** INSTRUCTIONS TO FOLLOW **
Beginning with the first line, please repeat the entries exactly and end on the line that contains "reg [DATA_WIDTH-1:0] P5_C0_MIN;".

[Collected data entries]
==> v31: inputs <==
Design sort_pipe, start of the top module:
module sort_pipe #(
parameter DATA_WIDTH='d8
)(
input 				          clk,
input 				          rst_n,
input 					      client_val,
input [(8*DATA_WIDTH)-1:0]    client_data,
output reg                    client_rdy,
input 				          sort_rdy,
output reg                    sort_val,
output reg [8*DATA_WIDTH-1:0]   sort_data
);
reg [DATA_WIDTH-1 : 0] D0;
reg [DATA_WIDTH-1 : 0] D1;
reg [DATA_WIDTH-1 : 0] D2;
reg [DATA_WIDTH-1 : 0] D3;
reg [DATA_WIDTH-1 : 0] D4;
reg [DATA_WIDTH-1 : 0] D5;
reg [DATA_WIDTH-1 : 0] D6;
reg [DATA_WIDTH-1 : 0] D7;
reg [DATA_WIDTH-1:0] P0_C0_MAX;
reg [DATA_WIDTH-1:0] P0_C0_MIN;
reg [DATA_WIDTH-1:0] P0_C1_MIN;
reg [DATA_WIDTH-1:0] P0_C1_MAX;
reg [DATA_WIDTH-1:0] P0_C2_MAX;
reg [DATA_WIDTH-1:0] P0_C2_MIN;
reg [DATA_WIDTH-1:0] P0_C3_MIN;
reg [DATA_WIDTH-1:0] P0_C3_MAX;
reg [DATA_WIDTH-1:0] P1_C0_MAX;
reg [DATA_WIDTH-1:0] P1_C0_MIN;
reg [DATA_WIDTH-1:0] P1_C1_MIN;
reg [DATA_WIDTH-1:0] P1_C1_MAX;
reg [DATA_WIDTH-1:0] P1_C2_MAX;
reg [DATA_WIDTH-1:0] P1_C2_MIN;
reg [DATA_WIDTH-1:0] P1_C3_MIN;
reg [DATA_WIDTH-1:0] P1_C3_MAX;
reg [DATA_WIDTH-1:0] P2_C0_MIN;
reg [DATA_WIDTH-1:0] P2_C0_MAX;
reg [DATA_WIDTH-1:0] P2_C1_MIN;
reg [DATA_WIDTH-1:0] P2_C1_MAX;
reg [DATA_WIDTH-1:0] P3_C0_MIN;
reg [DATA_WIDTH-1:0] P3_C0_MAX;
reg [DATA_WIDTH-1:0] P3_C1_MIN;
reg [DATA_WIDTH-1:0] P3_C1_MAX;
reg [DATA_WIDTH-1:0] P3_C2_MIN;
reg [DATA_WIDTH-1:0] P3_C2_MAX;
reg [DATA_WIDTH-1:0] P3_C3_MIN;
reg [DATA_WIDTH-1:0] P3_C3_MAX;
reg [DATA_WIDTH-1:0] P4_C0_MIN;
reg [DATA_WIDTH-1:0] P4_C0_MAX;
reg [DATA_WIDTH-1:0] P4_C1_MAX;
reg [DATA_WIDTH-1:0] P4_C1_MIN;
reg [DATA_WIDTH-1:0] P4_C2_MIN;
reg [DATA_WIDTH-1:0] P4_C2_MAX;
reg [DATA_WIDTH-1:0] P4_C3_MAX;
reg [DATA_WIDTH-1:0] P4_C3_MIN;
reg [DATA_WIDTH-1:0] P5_C0_MIN;
reg [DATA_WIDTH-1:0] P5_C0_MAX;
reg [DATA_WIDTH-1:0] P5_C1_MAX;
  ...
Settings: LEC_CHECK=0, CAP_MARGIN=20, CELL_PAD_IN_SITES_DETAIL_PLACEMENT=0, CELL_PAD_IN_SITES_GLOBAL_PLACEMENT=0, CORE_ASPECT_RATIO=1.28, CORE_MARGIN=2, CORE_UTILIZATION=56, GPL_ROUTABILITY_DRIVEN=1, MAX_ROUTING_LAYER=met5, MIN_ROUTING_LAYER=met1, PLACE_DENSITY_LB_ADDON=0.14, SETUP_SLACK_MARGIN=0.51, SLEW_MARGIN=20; clock period 1.97 ns.
run.sh (not shown) runs the stock make flow with config.mk's settings and CLKGATE_MAP_FILE=.
==> v24 (differences from v31) <==
- ABC_AREA: unset -> 1
- CELL_PAD_IN_SITES_DETAIL_PLACEMENT: 0 -> unset
- CELL_PAD_IN_SITES_GLOBAL_PLACEMENT: 0 -> unset
- CORE_ASPECT_RATIO: 1.28 -> unset
- CORE_UTILIZATION: 56 -> 72
- CTS_CLUSTER_DIAMETER: unset -> 356
- CTS_CLUSTER_SIZE: unset -> 30
- GPL_ROUTABILITY_DRIVEN: 1 -> unset
- HOLD_SLACK_MARGIN: unset -> 0.29
- MAX_ROUTING_LAYER: met5 -> unset
- MIN_ROUTING_LAYER: met1 -> unset
- PLACE_DENSITY: unset -> 0.78
- PLACE_DENSITY_LB_ADDON: 0.14 -> unset
- SETUP_SLACK_MARGIN: 0.51 -> -0.19
==> flow/constraint.sdc (replaced) <==
create_clock -name core_clock -period 1.82 [get_ports {clk}]
set_input_delay 0.3640 -clock core_clock [delete_from_list [all_inputs] [get_ports {clk}]]
set_output_delay 0.3640 -clock core_clock [all_outputs]
set_load 0.01 [all_outputs]
==> v13 (differences from v31) <==
- CELL_PAD_IN_SITES_GLOBAL_PLACEMENT: 0 -> 3
- CORE_UTILIZATION: 56 -> 21
==> qor summary <==
|  | v31 | v24 | v13 |
|---|---|---|---|
| Status | complete, but fails checks | complete, but fails checks | timing/DRC/antenna clean |
| Violated checks | negative setup slack | negative setup slack | - |
| Final Worst Setup Slack | -0.4394 ns | -0.08162 ns | 0.001687 ns |
| Number of global-route vias before repair | 26,628 | 23,697 | 28,798 |
| Setup violators final | 5 | 101 | 0 |
| Number of tap instances | 665 | 511 | 1,771 |
| Cell area after technology mapping | 0.02824 mm² | 0.02766 mm² | 0.02824 mm² |
| Synthesis-to-layout area growth | 43.78% | 12.81% | 56.75% |
| Number of buffers inserted by hold repair at cts | 1 | 2 | 1 |
| Total combinational power | 56.7 mW | 41.4 mW | 59.8 mW |
| Comb power frac | 0.647 | 0.608 | 0.644 |
| Level count of the clock H-tree | 2 | 1 | 3 |
| Synthesized area per cell | 8.769 µm² | 7.778 µm² | 8.769 µm² |
| Global router's overall resource usage | 0.3403 | 0.3520 | 0.1709 |
| Cell area reported after detailed placement | 0.03347 mm² | 0.03060 mm² | 0.03633 mm² |
| HPWL reported at the end of detailed placement | 62,360 µm | 50,780 µm | 88,130 µm |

** RESPONSE BOX **
==> v31: inputs <==
Design sort_pipe, start of the top module:
module sort_pipe #(
parameter DATA_WIDTH='d8
)(
input 				          clk,
input 				          rst_n,
input 					      client_val,
input [(8*DATA_WIDTH)-1:0]    client_data,
output reg                    client_rdy,
input 				          sort_rdy,
output reg                    sort_val,
output reg [8*DATA_WIDTH-1:0]   sort_data
);
reg [DATA_WIDTH-1 : 0] D0;
reg [DATA_WIDTH-1 : 0] D1;
reg [DATA_WIDTH-1 : 0] D2;
reg [DATA_WIDTH-1 : 0] D3;
reg [DATA_WIDTH-1 : 0] D4;
reg [DATA_WIDTH-1 : 0] D5;
reg [DATA_WIDTH-1 : 0] D6;
reg [DATA_WIDTH-1 : 0] D7;
reg [DATA_WIDTH-1:0] P0_C0_MAX;
reg [DATA_WIDTH-1:0] P0_C0_MIN;
reg [DATA_WIDTH-1:0] P0_C1_MIN;
reg [DATA_WIDTH-1:0] P0_C1_MAX;
reg [DATA_WIDTH-1:0] P0_C2_MAX;
reg [DATA_WIDTH-1:0] P0_C2_MIN;
reg [DATA_WIDTH-1:0] P0_C3_MIN;
reg [DATA_WIDTH-1:0] P0_C3_MAX;
reg [DATA_WIDTH-1:0] P1_C0_MAX;
reg [DATA_WIDTH-1:0] P1_C0_MIN;
reg [DATA_WIDTH-1:0] P1_C1_MIN;
reg [DATA_WIDTH-1:0] P1_C1_MAX;
reg [DATA_WIDTH-1:0] P1_C2_MAX;
reg [DATA_WIDTH-1:0] P1_C2_MIN;
reg [DATA_WIDTH-1:0] P1_C3_MIN;
reg [DATA_WIDTH-1:0] P1_C3_MAX;
reg [DATA_WIDTH-1:0] P2_C0_MIN;
reg [DATA_WIDTH-1:0] P2_C0_MAX;
reg [DATA_WIDTH-1:0] P2_C1_MIN;
reg [DATA_WIDTH-1:0] P2_C1_MAX;
reg [DATA_WIDTH-1:0] P3_C0_MIN;
reg [DATA_WIDTH-1:0] P3_C0_MAX;
reg [DATA_WIDTH-1:0] P3_C1_MIN;
reg [DATA_WIDTH-1:0] P3_C1_MAX;
reg [DATA_WIDTH-1:0] P3_C2_MIN;
reg [DATA_WIDTH-1:0] P3_C2_MAX;
reg [DATA_WIDTH-1:0] P3_C3_MIN;
reg [DATA_WIDTH-1:0] P3_C3_MAX;
reg [DATA_WIDTH-1:0] P4_C0_MIN;
reg [DATA_WIDTH-1:0] P4_C0_MAX;
reg [DATA_WIDTH-1:0] P4_C1_MAX;
reg [DATA_WIDTH-1:0] P4_C1_MIN;
reg [DATA_WIDTH-1:0] P4_C2_MIN;
reg [DATA_WIDTH-1:0] P4_C2_MAX;
reg [DATA_WIDTH-1:0] P4_C3_MAX;
reg [DATA_WIDTH-1:0] P4_C3_MIN;
reg [DATA_WIDTH-1:0] P5_C0_MIN;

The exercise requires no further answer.